The number of variables created during the test.
m_isPrimitiveValue 261596
m_isQuirkValue 229806 
m_isFixedSize 725

The max number of variables in the memory during the test.
m_isPrimitiveValue 468 
m_isQuirkValue 2749
m_isFixedsize 57
Comment 12 Benjamin Poulain 2011-07-18 05:29:50 PDT
Comment on attachment 100965 [details]
Small speed up, which switches some virtual functions to inline ones.

Marking obsolete, it seems to be the same as the last one.

You should try "webkit-patch upload" to update your patch, it obsoletes old patches for you.
Comment 13 Benjamin Poulain 2011-07-18 05:40:29 PDT
Comment on attachment 101148 [details]
Small speed up, which switches some virtual functions to inline ones.

View in context: https://bugs.webkit.org/attachment.cgi?id=101148&action=review

You are changing from virtual function to protected attribute for 3 features:
::isFixedSize()
::isQuirkValue()
::isPrimitiveValue()

In each case, you are increasing complexity of the code, and increasing the memory consumption per instance.

I would prefer to see 3 patches, one for each value.
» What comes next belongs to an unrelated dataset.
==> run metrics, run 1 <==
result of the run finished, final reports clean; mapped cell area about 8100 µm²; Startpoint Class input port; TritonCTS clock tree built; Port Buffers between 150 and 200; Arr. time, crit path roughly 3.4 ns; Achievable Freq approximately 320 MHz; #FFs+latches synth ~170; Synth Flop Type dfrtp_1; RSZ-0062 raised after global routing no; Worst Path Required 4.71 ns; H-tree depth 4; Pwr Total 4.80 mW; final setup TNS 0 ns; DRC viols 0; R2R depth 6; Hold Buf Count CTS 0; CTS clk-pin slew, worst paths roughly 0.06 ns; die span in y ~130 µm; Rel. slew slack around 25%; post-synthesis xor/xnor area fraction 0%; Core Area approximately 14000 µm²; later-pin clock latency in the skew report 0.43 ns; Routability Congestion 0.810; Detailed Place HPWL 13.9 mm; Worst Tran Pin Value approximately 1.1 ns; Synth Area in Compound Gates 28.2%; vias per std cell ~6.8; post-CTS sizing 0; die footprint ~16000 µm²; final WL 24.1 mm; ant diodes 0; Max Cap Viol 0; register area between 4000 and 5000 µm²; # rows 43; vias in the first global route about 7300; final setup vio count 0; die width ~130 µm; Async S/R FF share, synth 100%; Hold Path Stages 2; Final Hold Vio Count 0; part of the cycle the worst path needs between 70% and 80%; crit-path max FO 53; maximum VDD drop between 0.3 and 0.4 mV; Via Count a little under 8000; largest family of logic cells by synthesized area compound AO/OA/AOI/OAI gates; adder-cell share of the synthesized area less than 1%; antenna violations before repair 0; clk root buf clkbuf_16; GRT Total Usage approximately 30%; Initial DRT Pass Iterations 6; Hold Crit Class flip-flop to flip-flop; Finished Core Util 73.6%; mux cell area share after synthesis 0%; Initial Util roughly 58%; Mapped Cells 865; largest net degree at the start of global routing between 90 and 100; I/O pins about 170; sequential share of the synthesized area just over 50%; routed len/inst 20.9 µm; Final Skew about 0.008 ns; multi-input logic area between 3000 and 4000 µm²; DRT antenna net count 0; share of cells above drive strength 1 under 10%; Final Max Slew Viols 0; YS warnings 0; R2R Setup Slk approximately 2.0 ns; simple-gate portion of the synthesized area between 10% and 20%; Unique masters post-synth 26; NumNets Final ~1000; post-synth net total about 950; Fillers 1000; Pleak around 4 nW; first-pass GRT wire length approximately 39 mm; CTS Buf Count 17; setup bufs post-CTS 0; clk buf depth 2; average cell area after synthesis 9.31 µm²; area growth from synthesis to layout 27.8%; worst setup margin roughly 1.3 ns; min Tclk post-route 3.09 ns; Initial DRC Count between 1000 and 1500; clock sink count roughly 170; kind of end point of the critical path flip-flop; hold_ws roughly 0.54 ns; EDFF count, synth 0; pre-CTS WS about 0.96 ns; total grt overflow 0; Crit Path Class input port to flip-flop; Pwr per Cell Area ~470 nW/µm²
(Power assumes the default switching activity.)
With numbers for performance and memory usage (ideally 3 bugs on bugzilla).

When changing something used all over the place like CSSValue, I think it is better to do small changes with a good rationale.

> Source/WebCore/css/CSSCanvasValue.h:52
> +        m_isFixedSize = true;

This should use the constructor initialiazation: m_isFixedSize(true);

> Source/WebCore/css/CSSPrimitiveValue.h:210
> +        m_isPrimitiveValue = true;

Initialization...

> Source/WebCore/css/CSSPrimitiveValue.h:220
> +        m_isPrimitiveValue = true;

Initialization...

> Source/WebCore/css/CSSPrimitiveValue.h:229
> +        m_isPrimitiveValue = true;

Initialization...

> Source/WebCore/css/CSSPrimitiveValue.h:243
> +        m_isPrimitiveValue = true;

Initialization...

> Source/WebCore/css/CSSPrimitiveValue.h:251
> +        m_isPrimitiveValue = true;

Initialization...

> Source/WebCore/css/CSSQuirkPrimitiveValue.h:43
> +        m_isQuirkValue = true;

Constructor initialization: m_isQuirkValue(true);
Comment 14 Gabor Loki 2011-07-18 06:49:37 PDT
> > Source/WebCore/css/CSSCanvasValue.h:52
> > +        m_isFixedSize = true;
> 
> This should use the constructor initialiazation: m_isFixedSize(true);

You cannot initialize any member of the base class from the delivered class like this. ;)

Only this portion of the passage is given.